Statt Schmerzen, Peinlichkeiten und Verluste sichtbar zu machen, aufzudecken und anzusprechen, um dadurch die entstandenen Traumata zu bearbeiten, schieben die meisten Menschen ihre Emotionen weg und lassen sie nicht zu. Die Angst, sie könnten ihr Leben nicht wie bisher weiterleben, sondern würden von den Gefühle überwältigt werden, ist einfach zu groß. Vielleicht ist es auch tatsächlich so, allerdings ist das Ergebnis der Nichtakzeptanz der Gefühle, dass die Erlebnisse nicht verarbeiten werden können. Erlebtes verschwindet aber nicht einfach so, wenn man nicht mehr hinsieht - es wird lediglich unterdrückt und existiert bzw. arbeitet an einem Ort weiter, bis es eines Tages scheinbar unerwartet an die Oberfläche gelangt und Bestehendes hinterfragt.
Vielleicht kennen Sie von sich selbst die Sorge, dass Gefühle einen im unangebrachtesten Moment einfach überkommen. Damit die Umgebung das nicht wahrnehmen kann und so eine vermeintliche Schwäche entdeckt, gilt es, Emotionen, die spontan auftauchen, zu überspielen. Mir wurde zum Beispiel beigebracht, dass ich immer freundlich lächeln sollte, auch wenn ich tief verletzt war und meine Seele innerlich weinte. Oder dass ich niemanden meine Angst zeigen sollte, um nicht verwundbar zu sein. Oder dass ich nur dann gemocht werde, wenn ich immer lieb und nett zu allen bin – egal, wie es mir dabei geht. Das eigene Überleben ist bei den meisten damit verbunden, Gefühle nicht zuzulassen, sondern das zu zeigen und zu repräsentieren, was andere sehen wollen. Die emotionale Erfahrung muss für das eigene Überleben der Bequemlichkeit der Umgebung weichen.
Die Sache ist allerdings folgende: Nicht Sie haben ein Problem. Nicht Sie sind die Person, die Angst davor hat, zu viel zu fühlen. Es sind vielmehr die Menschen in Ihrer Umgebung, die nicht mit Ihren Gefühlen umgehen können.
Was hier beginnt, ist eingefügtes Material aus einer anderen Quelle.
`config.mk`:
```
export PLATFORM = sky130hd
export DESIGN_NAME = grayscale_job_scheduler_flat
export DESIGN_NICKNAME = d
export VERILOG_FILES = /design/src/rtl/grayscale_job_scheduler_if.sv /design/src/rtl/grayscale_job_scheduler.sv /design/src/flat_wrapper.sv
export SDC_FILE = /design/constraint.sdc
export NUM_CORES = 1
export LEC_CHECK = 0
export CORE_UTILIZATION = 50
export DETAILED_ROUTE_END_ITERATION = 8
export HOLD_SLACK_MARGIN = 0.05
export PLACE_DENSITY_LB_ADDON = 0.15
export SLEW_MARGIN = 20
export SYNTH_ARGS = -nofsm -noshare
export SYNTH_HDL_FRONTEND = slang
export SYNTH_SLANG_ARGS = --single-unit
export TNS_END_PERCENT = 1
```
`constraint.sdc`:
```
create_clock -name clk -period 11.7 [get_ports clk]
set_clock_uncertainty 0.2 [all_clocks]
set_input_delay 2.34 -clock clk [delete_from_list [all_inputs] [get_ports clk]]
set_output_delay 2.34 -clock clk [all_outputs]
set_load 0.02 [all_outputs]
```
Es sind die Menschen in Ihrer Umgebung, die nicht wollen, dass Sie etwas fühlen, weil sie nicht wissen, wie sie darauf reagieren sollen.
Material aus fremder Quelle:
===== config.mk =====
export PLATFORM = sky130hd
export DESIGN_NAME = imem_loader_flat
export DESIGN_NICKNAME = d
export VERILOG_FILES = /design/src/rtl/imem_loader_if.sv /design/src/rtl/imem_loader.sv /design/src/flat_wrapper.sv
export SDC_FILE = /design/constraint.sdc
export NUM_CORES = 1
export LEC_CHECK = 0
export CAP_MARGIN = 20
export CORE_ASPECT_RATIO = 0.7
export CORE_MARGIN = 2
export CORE_UTILIZATION = 58
export CTS_BUF_LIST = sky130_fd_sc_hd__clkbuf_4 sky130_fd_sc_hd__clkbuf_8
export DETAILED_ROUTE_END_ITERATION = 8
export PLACE_DENSITY = 0.87
export RECOVER_POWER = 50
export SLEW_MARGIN = 20
export SYNTH_ARGS = -nofsm -noshare
export SYNTH_HDL_FRONTEND = slang
export SYNTH_SLANG_ARGS = --single-unit

===== constraint.sdc =====
create_clock -name clk -period 4.8 [get_ports clk]
set_clock_uncertainty 0.15 [all_clocks]
set_input_delay 0.72 -clock clk [delete_from_list [all_inputs] [get_ports clk]]
set_output_delay 0.72 -clock clk [all_outputs]
set_load 0.05 [all_outputs]

===== src/rtl/imem_loader_if.sv =====
// imem_loader_if: byte stream input and instruction memory write port of the boot loader
interface imem_loader_if;
    logic [7:0]  rx_data;
    logic        rx_valid;
    logic        rx_ready;
    logic        imem_we;
    logic [63:0] imem_addr;
    logic [31:0] imem_data;
    modport master (output rx_data, rx_valid, input rx_ready, imem_we, imem_addr, imem_data);
    modport slave  (input rx_data, rx_valid, output rx_ready, imem_we, imem_addr, imem_data);
endinterface


===== src/rtl/imem_loader.sv =====
// imem_loader: boot-time byte-stream loader for instruction memory; IMEM_LOADER_CHECKSUM_EN adds a trailing checksum byte
module imem_loader #(
    parameter logic [63:0] BASE_ADDR      = 64'h0,
    parameter int          DEPTH_WORDS    = 1024,
    parameter int          TIMEOUT_CYCLES = 65535
) (
    input  logic                           clk,
    input  logic                           rst_n,
    input  logic                           load_start,
    imem_loader_if.slave                   bus,
    output logic                           cpu_rst_n,
    output logic                           busy,
    output logic                           done,
    output logic                           err,
    output logic [1:0]                     err_code,
    output logic [$clog2(DEPTH_WORDS):0]   words_loaded
);
    localparam logic [31:0] TLIM = 32'(TIMEOUT_CYCLES - 1);
`ifdef IMEM_LOADER_CHECKSUM_EN
    typedef enum logic [2:0] {IDLE, HDR, DATA, CSUM, DONE, ERR} state_t;
    localparam state_t FIN = CSUM;
    logic [7:0] sum;
`else
    typedef enum logic [2:0] {IDLE, HDR, DATA, DONE, ERR} state_t;
    localparam state_t FIN = DONE;
`endif
    state_t      state, nxt;
    logic [1:0]  code, bcnt;
    logic [31:0] word_count, wc, gap;
    logic [23:0] asm_q;
    logic        acc, tmo, start, last;

    assign busy         = state == HDR || state == DATA
`ifdef IMEM_LOADER_CHECKSUM_EN
                        || state == CSUM
`endif
                        ;
    assign bus.rx_ready = busy;
    assign cpu_rst_n    = state == DONE;
    assign done         = state == DONE;
    assign err          = state == ERR;
    assign acc          = bus.rx_valid && busy;
    assign start        = load_start && !busy;
    assign tmo          = TIMEOUT_CYCLES != 0 && busy && !acc && gap == TLIM;
    assign wc           = {bus.rx_data, word_count[31:8]};
    assign last         = 32'(words_loaded) + 32'd1 == word_count;

    // state register
    always_ff @(posedge clk)
        state <= !rst_n ? IDLE : nxt;

    // next state and the error reason latched on entry to ERR
    always_comb begin
        nxt  = state;
        code = 2'd0;
        case (state)
            IDLE, DONE, ERR: nxt = load_start ? HDR : state;
            HDR: begin
                if (tmo) begin
                    nxt  = ERR;
                    code = 2'd2;
                end else if (acc && bcnt == 2'd3) begin
                    nxt  = wc > 32'(DEPTH_WORDS) ? ERR : wc == 32'd0 ? FIN : DATA;
                    code = wc > 32'(DEPTH_WORDS) ? 2'd1 : 2'd0;
                end
            end
            DATA: begin
                if (tmo) begin
                    nxt  = ERR;
                    code = 2'd2;
                end else if (acc && bcnt == 2'd3 && last)
                    nxt = FIN;
            end
`ifdef IMEM_LOADER_CHECKSUM_EN
            CSUM: begin
                if (tmo) begin
                    nxt  = ERR;
                    code = 2'd2;
                end else if (acc) begin
                    nxt  = 8'(sum + bus.rx_data) == 8'd0 ? DONE : ERR;
                    code = 8'(sum + bus.rx_data) == 8'd0 ? 2'd0 : 2'd3;
                end
            end
`endif
            default: nxt = IDLE;
        endcase
    end

    // header capture, word assembly, write issue, idle-gap counter
    always_ff @(posedge clk) begin
        if (!rst_n) begin
            bcnt          <= '0;
            word_count    <= '0;
            asm_q         <= '0;
            gap           <= '0;
            words_loaded  <= '0;
            err_code      <= '0;
            bus.imem_we   <= 1'b0;
            bus.imem_addr <= '0;
            bus.imem_data <= '0;
`ifdef IMEM_LOADER_CHECKSUM_EN
            sum           <= '0;
`endif
        end else begin
            bus.imem_we <= 1'b0;
            if (busy)
                gap <= acc ? 32'd0 : gap + 32'd1;
            if (acc) begin
                bcnt <= bcnt + 2'd1;
                if (state == HDR)
                    word_count <= wc;
                if (state == DATA) begin
                    asm_q <= {bus.rx_data, asm_q[23:8]};
`ifdef IMEM_LOADER_CHECKSUM_EN
                    sum   <= sum + bus.rx_data;
`endif
                    if (bcnt == 2'd3) begin
                        bus.imem_we   <= 1'b1;
                        bus.imem_addr <= BASE_ADDR + (64'(words_loaded) << 2);
                        bus.imem_data <= {bus.rx_data, asm_q};
                        words_loaded  <= words_loaded + 1'b1;
                    end
                end
            end
            if (nxt == ERR && state != ERR)
                err_code <= code;
            if (start) begin
                bcnt         <= '0;
                gap          <= '0;
                words_loaded <= '0;
                err_code     <= '0;
`ifdef IMEM_LOADER_CHECKSUM_EN
                sum          <= '0;
`endif
            end
        end
    end
endmodule


===== src/flat_wrapper.sv =====
// flat-port wrapper written by rule: the top's interface ports become plain ports
module imem_loader_flat 
#(
    parameter logic [63:0] BASE_ADDR      = 64'h0,
    parameter int          DEPTH_WORDS    = 1024,
    parameter int          TIMEOUT_CYCLES = 65535
)
  (clk, rst_n, load_start, cpu_rst_n, busy, done, err, err_code, words_loaded, bus_rx_data, bus_rx_valid, bus_rx_ready, bus_imem_we, bus_imem_addr, bus_imem_data);
  imem_loader_if bus_i ();
  input  logic clk;
  input  logic rst_n;
  input  logic load_start;
  output logic cpu_rst_n;
  output logic busy;
  output logic done;
  output logic err;
  output logic [1:0] err_code;
  output logic [$clog2(DEPTH_WORDS):0] words_loaded;
  input wire logic [$bits(bus_i.rx_data)-1:0] bus_rx_data;
  input wire logic [$bits(bus_i.rx_valid)-1:0] bus_rx_valid;
  output wire logic [$bits(bus_i.rx_ready)-1:0] bus_rx_ready;
  output wire logic [$bits(bus_i.imem_we)-1:0] bus_imem_we;
  output wire logic [$bits(bus_i.imem_addr)-1:0] bus_imem_addr;
  output wire logic [$bits(bus_i.imem_data)-1:0] bus_imem_data;
  assign bus_i.rx_data = bus_rx_data;
  assign bus_i.rx_valid = bus_rx_valid;
  assign bus_rx_ready = bus_i.rx_ready;
  assign bus_imem_we = bus_i.imem_we;
  assign bus_imem_addr = bus_i.imem_addr;
  assign bus_imem_data = bus_i.imem_data;
  imem_loader #(.BASE_ADDR(BASE_ADDR), .DEPTH_WORDS(DEPTH_WORDS), .TIMEOUT_CYCLES(TIMEOUT_CYCLES)) u_core (.clk(clk), .rst_n(rst_n), .load_start(load_start), .bus(bus_i), .cpu_rst_n(cpu_rst_n), .busy(busy), .done(done), .err(err), .err_code(err_code), .words_loaded(words_loaded));
endmodule

# == Word level (Yosys, flattened, before mapping) ==
# Index checks and enable logic that the tools add are counted.
# Widths: inputs -> output; s select.
# word_totals
register_bits,150
in_bits,12
output_inout_bits,115
word_cells,58
# op_classes
add_sub_neg,4
order_cmp,1
n_eq_ne,9
muxes,15
bitwise,1
n_reduce_logical,18
# op_table
operator,count
$add 32x1->32 const B,1
$eq 32x16->1 const B,1
$eq 32x32->1,1
$gt 32x11->1 const B,1
$logic_not 32->1,1
$mux 32,1
$mux 3,6
$add 11x1->12 const B,1
$add 11x1->11 const B,1
$pmux 3 s3,1
$logic_and 1x1->1,7
$eq 3x2->1 const B,2
$eq 3x3->1 const B,2
$mux 2,3
$reduce_and 3->1,2
$pmux 2 s2,1
$reduce_and 2->1,2
$eq 3x1->1 const B,1
$logic_not 3->1,1
$mux 1,3
$ne 3x3->1 const B,1
$reduce_or 3->1,1
$add 2x1->2 const B,1
$eq 2x2->1 const B,1
4 further kinds,5

# == Logic depth before layout (Yosys ltp) ==
# logic_depth
depth_word,10
depth_mapped,9
ltp_nobuf,8

# == Least setup slack after synthesis ==
# No wires, ideal clock.
# synth_path
path_kind,register to register
from,register u_core.words_loaded[0]
to,register u_core.state[0]
setup_ps,84
arrival_time_ps,2596
t_required_ps,4566
slack_ps,1969
path_stages_with_launch,8
path_buffers,0
synth_period_minus_slack_ps,2831
path_cell_list,dfxtp_1 > ha_1 > nand4_1 > nor2_1 > a31oi_1 > or4_1 > or4b_1 > o31ai_2
# synth_via
elab_chain_len,6
# synth_rtl
element,line,text
"start, declared",imem_loader.sv:16,output logic [$clog2(DEPTH_WORDS):0] words_loaded
"start signal, assigned",imem_loader.sv:121,words_loaded <= words_loaded + 1'b1;
$add 11x1->12,imem_loader.sv:46,assign last = 32'(words_loaded) + 32'd1 == word_count;
$eq 32x32->1,imem_loader.sv:46,
$logic_and 1x1->1,imem_loader.sv:71,end else if (acc && bcnt == 2'd3 && last)
$mux 3,imem_loader.sv:71,
$mux 3,imem_loader.sv:68,if (tmo) begin
$pmux 3 s3,imem_loader.sv:56,case (state)
"end signal, assigned",imem_loader.sv:50,state <= !rst_n ? IDLE : nxt;
"end, declared",imem_loader.sv:27,"state_t state, nxt;"
# Every way passes these cells.
# A chain may end at the register's enable or synchronous reset.

# == Worst setup path after layout ==
# layout_path
from,register u_core.state[0]
to,output port busy
# layout_via
elab_chain_len,2
elab_cells_between_ends,3
classes_between,eq/ne: 2; reduce/logical: 1
# layout_rtl
element,line,text
$eq 3x1->1 / $eq 3x2->1 (equally long branches),imem_loader.sv:33,assign busy = state == HDR || state == DATA
$logic_or 1x1->1 (*),imem_loader.sv:33,
"end, declared",flat_wrapper.sv:14,output logic busy;
# Mark *: on every way between the ends. The rest lies on a longest branch, timed or not.

==> results.toml <==
[sta]
slew_viol_final = 0
timing.final.crit_share_pct = 70.7
setup_viol = 0
period_needed_ns = 3.39
finalSetupTns_ns = 0
slew_headroom_pct = 27.8
tightestPinTransition_ns = 1.08
hold_violations = 0
max_freq_ghz = 0.295
rsz0062_at_grt = "false"

[logic_synthesis]
synth_cells = 834
ys.flop_type = "dfxtp_1"
ys_async_sr_fraction_pct = 0
netlist_area_um2 = 6820
yosysWarnings = 0
ys_types = 47
ys_ff_latch = 150
synth_edf_count = 0
ys_seq_area_share_pct = 44.0
synth.avg_cell_area_um2 = 8.17

[final_layout]
n_fill_cell = 937
fin_nets = 897
mostFrequentLayoutCells = "nand2_1 (225), dfxtp_1 (150), a21boi_0 (99)"
insertedDiodeCount = 0
area_delta_synth_final_pct = 14.1
drive_gt1_share_pct = 5.03
stdcell_count = 1051
layout_commonest_cell = "nand2_1"

[grt]
grt_remaining_overflow = 0
grt_pass1_vias = 4703
antenna_found_initial = 0
grt_max_degree = 102
grt_pass1_wl_um = 22900
track_usage_pct = 22.6

[floorplanning]
die-area_um2 = 12700
dieWidth_um = 134
ios = 127
num_rows = 33
die_h_um = 94.7
fp.coreArea_um2 = 11600
start_util_pct = 58.8

[clock_tree]
cts_hold_buf = 0
clk_path_buf_depth = 2
clkSinkCount = 150
numCtsBuffers = 17
htreeDepth = 4
clkLatencyLatePin_ns = 0.45
clk_pin_slew_ns = 0.08
postCtsResizedCells = 0
root_buffer = "clkbuf_8"
cts_setup_buffers = 0
cts_tree = "done"

[hold_path]
hold_path_class = "flip-flop to flip-flop"
hold_path_startpoint = "u_core.bus.imem_data[1]$_SDFFE_PN0P_"

[power_and_ir_drop]
clockPowerShare_pct = 40.7
powerDensity_nw_per_um2 = 310
peakVddDrop_v = 0.000235
combPwrFrac_pct = 7.3
seq_power_share_pct = 52.0
p_sw_uw = 657
p_int_uw = 1750
p_leak_uw = 0.00282
p_total_uw = 2410
power.share.switching_pct = 27.3

[route]
post-route-drc-count = 0
drt_first_pass_iters = 6
detail_route.wl_per_cell_um = 13.4
vias = 5508
wirelength_um = 14100
ant_nets = 0
drtIter0Drc = 450
vias_per_cell = 5.24

[setup_path]
cp-startpoint = "u_core.state[0]$_SDFF_PN0_"
crit_type = "flip-flop to output port"
crit_path_max_fanout = 7
crit_arrival_ns = 2.52
reg2reg_from = "u_core.state[0]$_SDFF_PN0_"
required_ns = 3.93
end_kind = "output port"
cp-start-kind = "flip-flop"

[placed_design]
place_hpwl_um = 9480
numPortBuffers = 73
routabilityCongestion = 0.874
place_inst = 1019

[run]
drv_cap = 0

[outcome]
status = "completed"
per-stage QoR:
step,hold slack [ns],worst slack [ns],util (%),cell area (µm²)
floorplan,0.291,1.97,-,7010
global placement,0.304,1.68,63.7,7390
detailed placement,0.309,1.62,63.7,7390
CTS,0.321,1.48,67.1,7790
global route,0.339,1.27,67.1,7780
finish,0.313,1.41,67.1,7780
kinds of logic after synthesis:
group / count (synthesis) / share of synthesized area [%]
AO/OA/AOI/OAI: 133 / 13.9
XOR/XNOR: 51 / 6.66
adder cells (fa/ha/maj): 4 / 0.734
buffers and inverters: 108 / 8.99
flip-flops: 150 / 44.0
multiplexers: 1 / 0.147
other: 1 / 0.0550
AND/OR/NAND/NOR: 386 / 25.4
worst max-delay path: stages, from the launching register on:
cell and delay (ns):
dfxtp_1 0.38, xnor2_1 0.61, or2_2 0.30, inv_1 0.09
clkdlybuf4s50_1 0.71
cell type report:
cell class | instances | area, µm² | share of cell area, %
Tap cell | 157 | 196 | 2.52
Inverter | 6 | 22.5 | 0.289
Sequential cell | 150 | 3000 | 38.6
Clock inverter | 15 | 166 | 2.14
Clock buffer | 17 | 234 | 3.01
Multi-Input combinational cell | 628 | 3390 | 43.6
Timing Repair Buffer | 78 | 763 | 9.81
sequential cells by signal, indices dropped and copies added, names as in the netlist, 2 cells and up:
signal / flops
u_core.word_count: 32
u_core.gap: 32
u_core.err_code: 2
u_core.bcnt: 2
u_core.asm_q: 24
u_core.bus.imem_data: 32
u_core.state: 3
u_core.words_loaded: 11
u_core.bus.imem_addr: 11
power by group through the flow:
stage / Combinational [µW] / Sequential [µW] / Clock (µW)
detailed placement: 175 / 1280 / 0
global placement: 174 / 1280 / 0
floorplan: 182 / 1280 / 0
CTS: 175 / 1250 / 995
global route: 185 / 1250 / 1050
finish: 176 / 1250 / 981
per-layer routing:
layer	routed length [µm]	part of all wire, %	track usage [%]	vias up
met2	5890	42	33.0	187
li1	-	-	-	2762
met1	6950	49	32.6	2540
met5	0	0	0	-
met4	196	1.4	7.89	0
met3	1020	7.3	5.69	19
final timing paths:
check,end,depth (start not counted),slack [ns]
max,busy,4,1.41
min,u_core.bus.imem_data[1]$_SDFFE_PN0P_,2,0.31
max reg2reg,u_core.gap[10]$_SDFFE_PP0N_,6,1.93
min reg2reg,u_core.bus.imem_data[1]$_SDFFE_PN0P_,2,0.31
cells in the mapped netlist (all sizes together) (5+ instances only):
cell | count | area share [%]
nor4 | 11 | 1.1
xnor2 | 24 | 3.2
buf | 59 | 6.3
nand4 | 10 | 0.92
nand3 | 17 | 1.2
and4 | 5 | 0.64
nand2 | 225 | 12
and2 | 6 | 0.55
a21boi | 99 | 11
clkbuf | 43 | 2.4
xor2 | 27 | 3.5
nor3 | 12 | 0.88
a21oi | 11 | 0.81
o21ai | 10 | 0.73
and3 | 16 | 1.5
dfxtp | 150 | 44
inv | 6 | 0.33
nor2 | 57 | 3.1
(Power assumes the default switching activity.)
Wenn Sie jetzt in sich hineinfühlen und zum Beispiel Müdigkeit spüren, dann überlegen Sie kurz, ob Sie dieses Gefühl vielleicht haben, weil Sie sich nicht erlauben die Person zu sein, die Sie wirklich sind. Wenn Sie Ärger spüren, dann vielleicht deswegen, weil sich Ihre Wut meldet, die Sie so lange unterdrücken mussten. Wenn Sie dann aber das Gefühl bekommen, dass Sie etwas an sich ändern müssen, dann stoppen Sie bitte für einen Moment und denken Sie daran, dass es nicht Ihre Gefühle sind, sondern Ihr Umgang mit Ihren Gefühlen, den Sie überdenken sollten.
Wenn Sie beginnen, sich selbst ernst zu nehmen, sich wieder zuzuhören, auf Ihre Gefühle zu achten und zu verstehen, was sie Ihnen wirklich sagen wollen, dann werden Sie sich mit einem Male viel freier fühlen. Die ultimative Freiheit werden Sie dann erleben, wenn Sie aufhören Emotionen zu unterdrücken, sondern sie zulassen und akzeptieren – ohne sie zu be- oder verurteilen. Denn jedes Gefühl ist wertvoll und hat seine Daseins-Berechtigung. Und die Gefühle, die Sie am meisten unterdrücken, zeigen Ihnen den wichtigsten Weg zu Ihrem Selbst.